Copy exactly the lines of the material below that run from the one containing "cp_max_fo = 60" through the one containing "rsp_valid: 1". Copy no other lines.

*** DATA SHOWN ***

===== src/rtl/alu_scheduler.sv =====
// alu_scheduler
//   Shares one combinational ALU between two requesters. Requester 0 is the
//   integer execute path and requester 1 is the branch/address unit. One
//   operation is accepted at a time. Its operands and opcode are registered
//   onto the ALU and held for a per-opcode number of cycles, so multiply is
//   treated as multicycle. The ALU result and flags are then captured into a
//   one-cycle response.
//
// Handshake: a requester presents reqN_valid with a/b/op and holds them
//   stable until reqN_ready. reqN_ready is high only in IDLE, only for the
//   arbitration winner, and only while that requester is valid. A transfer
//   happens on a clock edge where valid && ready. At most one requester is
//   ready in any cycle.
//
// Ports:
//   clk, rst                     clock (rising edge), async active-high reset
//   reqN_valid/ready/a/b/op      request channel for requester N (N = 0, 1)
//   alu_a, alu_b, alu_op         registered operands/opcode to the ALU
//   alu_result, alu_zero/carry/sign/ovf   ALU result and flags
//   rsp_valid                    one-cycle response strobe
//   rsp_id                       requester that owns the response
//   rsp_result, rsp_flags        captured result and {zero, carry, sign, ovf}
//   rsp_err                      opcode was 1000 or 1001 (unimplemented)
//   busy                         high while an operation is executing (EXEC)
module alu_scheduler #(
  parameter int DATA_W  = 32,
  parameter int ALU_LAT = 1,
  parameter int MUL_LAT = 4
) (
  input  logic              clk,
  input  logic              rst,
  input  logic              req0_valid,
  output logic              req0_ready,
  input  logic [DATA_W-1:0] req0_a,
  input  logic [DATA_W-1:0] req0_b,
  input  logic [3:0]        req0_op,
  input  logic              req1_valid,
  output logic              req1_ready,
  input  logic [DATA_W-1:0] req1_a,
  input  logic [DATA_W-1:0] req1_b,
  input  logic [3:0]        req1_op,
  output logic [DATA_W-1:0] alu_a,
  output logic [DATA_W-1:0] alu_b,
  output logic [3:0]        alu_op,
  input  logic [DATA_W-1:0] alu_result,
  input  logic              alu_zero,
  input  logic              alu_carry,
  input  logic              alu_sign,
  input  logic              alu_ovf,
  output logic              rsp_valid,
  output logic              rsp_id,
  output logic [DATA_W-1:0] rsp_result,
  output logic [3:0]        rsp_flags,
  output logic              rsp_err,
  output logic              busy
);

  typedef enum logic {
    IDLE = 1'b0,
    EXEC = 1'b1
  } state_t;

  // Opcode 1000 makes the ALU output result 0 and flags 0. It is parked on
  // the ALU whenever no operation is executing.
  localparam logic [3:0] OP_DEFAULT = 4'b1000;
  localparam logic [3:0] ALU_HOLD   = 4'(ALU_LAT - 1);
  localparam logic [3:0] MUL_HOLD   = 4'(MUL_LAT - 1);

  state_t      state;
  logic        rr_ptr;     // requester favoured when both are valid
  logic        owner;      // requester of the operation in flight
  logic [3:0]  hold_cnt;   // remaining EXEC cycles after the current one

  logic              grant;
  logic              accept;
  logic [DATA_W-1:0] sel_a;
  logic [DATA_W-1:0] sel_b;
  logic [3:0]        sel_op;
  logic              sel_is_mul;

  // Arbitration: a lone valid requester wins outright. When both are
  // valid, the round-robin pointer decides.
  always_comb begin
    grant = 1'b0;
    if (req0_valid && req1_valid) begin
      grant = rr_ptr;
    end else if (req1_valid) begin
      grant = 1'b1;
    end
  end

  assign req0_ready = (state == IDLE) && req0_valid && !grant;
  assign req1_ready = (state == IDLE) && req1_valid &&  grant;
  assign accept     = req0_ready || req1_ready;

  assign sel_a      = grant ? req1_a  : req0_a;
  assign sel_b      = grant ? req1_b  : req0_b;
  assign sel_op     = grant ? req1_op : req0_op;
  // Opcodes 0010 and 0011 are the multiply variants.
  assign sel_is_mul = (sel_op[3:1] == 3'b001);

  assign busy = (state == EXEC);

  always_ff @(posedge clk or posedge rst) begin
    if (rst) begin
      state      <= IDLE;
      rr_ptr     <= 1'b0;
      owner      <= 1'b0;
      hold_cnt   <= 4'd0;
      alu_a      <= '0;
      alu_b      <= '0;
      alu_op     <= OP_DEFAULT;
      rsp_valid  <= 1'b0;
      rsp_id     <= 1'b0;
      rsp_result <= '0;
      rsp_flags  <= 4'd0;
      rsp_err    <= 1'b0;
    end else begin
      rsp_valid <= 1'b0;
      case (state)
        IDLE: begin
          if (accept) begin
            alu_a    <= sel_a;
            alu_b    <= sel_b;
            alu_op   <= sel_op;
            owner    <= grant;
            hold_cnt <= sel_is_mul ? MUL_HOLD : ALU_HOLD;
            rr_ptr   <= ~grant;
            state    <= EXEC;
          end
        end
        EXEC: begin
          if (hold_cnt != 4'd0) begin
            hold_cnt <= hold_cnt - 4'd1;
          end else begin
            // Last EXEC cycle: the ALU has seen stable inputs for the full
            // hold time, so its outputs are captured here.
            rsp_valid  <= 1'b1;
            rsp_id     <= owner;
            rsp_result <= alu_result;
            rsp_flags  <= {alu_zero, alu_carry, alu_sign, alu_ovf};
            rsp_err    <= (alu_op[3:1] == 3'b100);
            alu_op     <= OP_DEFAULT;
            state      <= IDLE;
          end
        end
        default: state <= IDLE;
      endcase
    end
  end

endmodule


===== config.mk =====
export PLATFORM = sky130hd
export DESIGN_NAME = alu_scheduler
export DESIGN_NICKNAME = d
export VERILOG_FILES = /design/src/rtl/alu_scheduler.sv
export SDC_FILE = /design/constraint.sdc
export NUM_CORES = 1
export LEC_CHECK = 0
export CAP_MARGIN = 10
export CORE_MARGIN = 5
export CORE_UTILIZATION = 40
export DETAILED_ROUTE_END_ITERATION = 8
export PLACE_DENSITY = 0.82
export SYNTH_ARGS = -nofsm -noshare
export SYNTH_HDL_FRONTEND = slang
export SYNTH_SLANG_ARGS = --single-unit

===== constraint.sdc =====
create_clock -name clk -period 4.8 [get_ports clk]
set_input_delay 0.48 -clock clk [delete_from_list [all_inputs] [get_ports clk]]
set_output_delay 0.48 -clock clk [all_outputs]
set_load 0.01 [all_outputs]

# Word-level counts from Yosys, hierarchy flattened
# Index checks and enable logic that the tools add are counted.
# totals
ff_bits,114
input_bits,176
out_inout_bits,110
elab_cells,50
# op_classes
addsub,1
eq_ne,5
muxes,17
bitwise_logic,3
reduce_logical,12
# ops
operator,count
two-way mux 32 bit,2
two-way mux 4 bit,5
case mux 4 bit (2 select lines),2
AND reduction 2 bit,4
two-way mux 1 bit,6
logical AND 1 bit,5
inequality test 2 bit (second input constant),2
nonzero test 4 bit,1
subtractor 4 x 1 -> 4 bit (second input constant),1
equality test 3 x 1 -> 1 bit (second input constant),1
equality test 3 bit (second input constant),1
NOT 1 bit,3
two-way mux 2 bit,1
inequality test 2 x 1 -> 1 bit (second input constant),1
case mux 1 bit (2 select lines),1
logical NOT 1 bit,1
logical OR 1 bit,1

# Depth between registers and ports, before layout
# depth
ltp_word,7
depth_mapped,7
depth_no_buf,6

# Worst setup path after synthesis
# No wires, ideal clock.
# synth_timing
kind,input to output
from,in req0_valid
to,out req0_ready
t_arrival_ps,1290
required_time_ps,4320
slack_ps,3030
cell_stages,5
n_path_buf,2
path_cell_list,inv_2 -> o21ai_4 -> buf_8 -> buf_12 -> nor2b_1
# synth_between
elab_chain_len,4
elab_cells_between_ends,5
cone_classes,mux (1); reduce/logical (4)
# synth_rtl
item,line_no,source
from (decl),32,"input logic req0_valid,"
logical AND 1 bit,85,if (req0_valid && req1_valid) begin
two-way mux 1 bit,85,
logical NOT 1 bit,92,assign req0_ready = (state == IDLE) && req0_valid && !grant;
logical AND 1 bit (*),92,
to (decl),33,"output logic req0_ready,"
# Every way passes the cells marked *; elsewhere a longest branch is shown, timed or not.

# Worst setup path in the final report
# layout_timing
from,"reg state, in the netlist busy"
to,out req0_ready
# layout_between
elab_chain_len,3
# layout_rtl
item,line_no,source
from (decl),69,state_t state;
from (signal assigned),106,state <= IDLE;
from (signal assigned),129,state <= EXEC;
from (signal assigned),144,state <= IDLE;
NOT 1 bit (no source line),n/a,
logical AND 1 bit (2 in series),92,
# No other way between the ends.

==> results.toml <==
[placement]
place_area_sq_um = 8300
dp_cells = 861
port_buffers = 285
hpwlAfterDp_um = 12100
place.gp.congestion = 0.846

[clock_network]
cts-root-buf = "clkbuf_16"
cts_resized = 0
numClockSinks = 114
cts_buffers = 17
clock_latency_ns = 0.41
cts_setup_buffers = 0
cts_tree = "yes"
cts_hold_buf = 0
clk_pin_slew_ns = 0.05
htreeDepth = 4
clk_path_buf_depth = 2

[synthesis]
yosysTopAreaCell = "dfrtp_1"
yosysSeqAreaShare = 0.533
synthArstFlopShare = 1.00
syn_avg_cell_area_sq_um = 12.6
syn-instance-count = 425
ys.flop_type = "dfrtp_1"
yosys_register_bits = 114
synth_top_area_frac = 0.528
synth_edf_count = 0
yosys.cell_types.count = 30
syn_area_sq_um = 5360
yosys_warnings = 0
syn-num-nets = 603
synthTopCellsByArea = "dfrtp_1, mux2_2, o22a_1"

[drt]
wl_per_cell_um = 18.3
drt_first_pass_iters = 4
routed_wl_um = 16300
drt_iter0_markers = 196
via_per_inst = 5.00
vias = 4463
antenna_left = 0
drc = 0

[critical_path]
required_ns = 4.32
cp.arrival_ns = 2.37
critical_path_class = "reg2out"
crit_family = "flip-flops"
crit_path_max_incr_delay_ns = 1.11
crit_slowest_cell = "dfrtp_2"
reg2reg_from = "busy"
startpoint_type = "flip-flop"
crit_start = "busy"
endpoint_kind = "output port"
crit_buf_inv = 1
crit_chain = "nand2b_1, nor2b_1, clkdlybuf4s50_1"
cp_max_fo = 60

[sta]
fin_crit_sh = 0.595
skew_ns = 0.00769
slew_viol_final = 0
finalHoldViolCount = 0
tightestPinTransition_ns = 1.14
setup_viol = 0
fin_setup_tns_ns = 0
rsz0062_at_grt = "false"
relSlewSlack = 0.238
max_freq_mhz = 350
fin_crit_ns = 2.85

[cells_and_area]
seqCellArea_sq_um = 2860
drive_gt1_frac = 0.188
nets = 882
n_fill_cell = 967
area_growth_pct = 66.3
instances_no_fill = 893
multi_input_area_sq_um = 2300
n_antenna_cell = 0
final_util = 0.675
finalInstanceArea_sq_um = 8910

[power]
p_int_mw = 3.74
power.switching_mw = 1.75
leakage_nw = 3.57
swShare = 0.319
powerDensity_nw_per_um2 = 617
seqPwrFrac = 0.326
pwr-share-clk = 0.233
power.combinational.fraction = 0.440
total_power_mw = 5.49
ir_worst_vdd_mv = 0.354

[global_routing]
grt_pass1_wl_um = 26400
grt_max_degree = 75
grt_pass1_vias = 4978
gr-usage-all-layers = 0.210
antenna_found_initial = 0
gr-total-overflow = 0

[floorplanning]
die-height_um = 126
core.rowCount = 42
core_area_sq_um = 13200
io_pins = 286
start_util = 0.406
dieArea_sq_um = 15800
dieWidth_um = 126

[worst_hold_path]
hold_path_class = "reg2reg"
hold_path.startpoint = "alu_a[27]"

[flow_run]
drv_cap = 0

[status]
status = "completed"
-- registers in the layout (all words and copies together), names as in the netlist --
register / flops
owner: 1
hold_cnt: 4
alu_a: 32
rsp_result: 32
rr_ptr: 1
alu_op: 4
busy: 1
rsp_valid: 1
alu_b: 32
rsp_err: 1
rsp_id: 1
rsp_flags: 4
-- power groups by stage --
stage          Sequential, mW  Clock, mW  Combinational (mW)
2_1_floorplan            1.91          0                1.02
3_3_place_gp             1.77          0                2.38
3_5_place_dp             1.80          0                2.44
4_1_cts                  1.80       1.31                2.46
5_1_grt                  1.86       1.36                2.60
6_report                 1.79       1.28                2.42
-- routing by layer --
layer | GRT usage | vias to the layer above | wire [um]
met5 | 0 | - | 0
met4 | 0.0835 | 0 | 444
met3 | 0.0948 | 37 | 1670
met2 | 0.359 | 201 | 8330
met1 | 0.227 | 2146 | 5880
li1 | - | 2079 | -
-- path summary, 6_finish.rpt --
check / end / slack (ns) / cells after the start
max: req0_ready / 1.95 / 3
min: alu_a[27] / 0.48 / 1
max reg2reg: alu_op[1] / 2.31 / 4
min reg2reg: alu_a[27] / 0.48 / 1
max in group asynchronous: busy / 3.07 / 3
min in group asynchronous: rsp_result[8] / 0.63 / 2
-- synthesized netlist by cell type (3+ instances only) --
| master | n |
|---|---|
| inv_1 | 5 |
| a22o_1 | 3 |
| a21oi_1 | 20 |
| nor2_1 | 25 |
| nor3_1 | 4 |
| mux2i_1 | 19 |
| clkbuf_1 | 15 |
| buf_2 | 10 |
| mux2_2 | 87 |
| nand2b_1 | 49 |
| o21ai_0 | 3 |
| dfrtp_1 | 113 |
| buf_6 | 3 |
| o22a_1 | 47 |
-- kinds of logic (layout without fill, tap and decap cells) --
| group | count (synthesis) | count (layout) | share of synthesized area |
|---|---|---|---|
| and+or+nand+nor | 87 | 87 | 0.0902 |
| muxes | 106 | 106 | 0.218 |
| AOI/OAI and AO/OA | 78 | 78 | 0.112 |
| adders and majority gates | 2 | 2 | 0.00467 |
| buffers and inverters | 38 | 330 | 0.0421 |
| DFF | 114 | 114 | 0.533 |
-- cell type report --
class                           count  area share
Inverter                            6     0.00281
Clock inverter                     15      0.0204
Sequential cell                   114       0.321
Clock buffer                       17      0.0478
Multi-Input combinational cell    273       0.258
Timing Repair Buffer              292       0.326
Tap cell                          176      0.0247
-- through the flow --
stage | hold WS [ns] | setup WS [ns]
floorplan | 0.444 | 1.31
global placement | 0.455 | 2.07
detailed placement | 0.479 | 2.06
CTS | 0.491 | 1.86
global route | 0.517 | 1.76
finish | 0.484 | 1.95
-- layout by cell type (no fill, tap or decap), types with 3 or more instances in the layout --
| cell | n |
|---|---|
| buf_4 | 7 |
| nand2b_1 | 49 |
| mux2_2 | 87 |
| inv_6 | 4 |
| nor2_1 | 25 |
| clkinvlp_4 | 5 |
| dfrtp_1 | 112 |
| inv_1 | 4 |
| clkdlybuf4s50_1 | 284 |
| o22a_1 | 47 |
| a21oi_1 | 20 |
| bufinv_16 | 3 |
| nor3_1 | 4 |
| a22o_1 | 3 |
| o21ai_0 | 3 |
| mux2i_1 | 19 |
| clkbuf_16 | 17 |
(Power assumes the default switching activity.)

*** End of DATA SHOWN ***

SOLUTION FOR THIS EXERCISE —
cp_max_fo = 60

[sta]
fin_crit_sh = 0.595
skew_ns = 0.00769
slew_viol_final = 0
finalHoldViolCount = 0
tightestPinTransition_ns = 1.14
setup_viol = 0
fin_setup_tns_ns = 0
rsz0062_at_grt = "false"
relSlewSlack = 0.238
max_freq_mhz = 350
fin_crit_ns = 2.85

[cells_and_area]
seqCellArea_sq_um = 2860
drive_gt1_frac = 0.188
nets = 882
n_fill_cell = 967
area_growth_pct = 66.3
instances_no_fill = 893
multi_input_area_sq_um = 2300
n_antenna_cell = 0
final_util = 0.675
finalInstanceArea_sq_um = 8910

[power]
p_int_mw = 3.74
power.switching_mw = 1.75
leakage_nw = 3.57
swShare = 0.319
powerDensity_nw_per_um2 = 617
seqPwrFrac = 0.326
pwr-share-clk = 0.233
power.combinational.fraction = 0.440
total_power_mw = 5.49
ir_worst_vdd_mv = 0.354

[global_routing]
grt_pass1_wl_um = 26400
grt_max_degree = 75
grt_pass1_vias = 4978
gr-usage-all-layers = 0.210
antenna_found_initial = 0
gr-total-overflow = 0

[floorplanning]
die-height_um = 126
core.rowCount = 42
core_area_sq_um = 13200
io_pins = 286
start_util = 0.406
dieArea_sq_um = 15800
dieWidth_um = 126

[worst_hold_path]
hold_path_class = "reg2reg"
hold_path.startpoint = "alu_a[27]"

[flow_run]
drv_cap = 0

[status]
status = "completed"
-- registers in the layout (all words and copies together), names as in the netlist --
register / flops
owner: 1
hold_cnt: 4
alu_a: 32
rsp_result: 32
rr_ptr: 1
alu_op: 4
busy: 1
rsp_valid: 1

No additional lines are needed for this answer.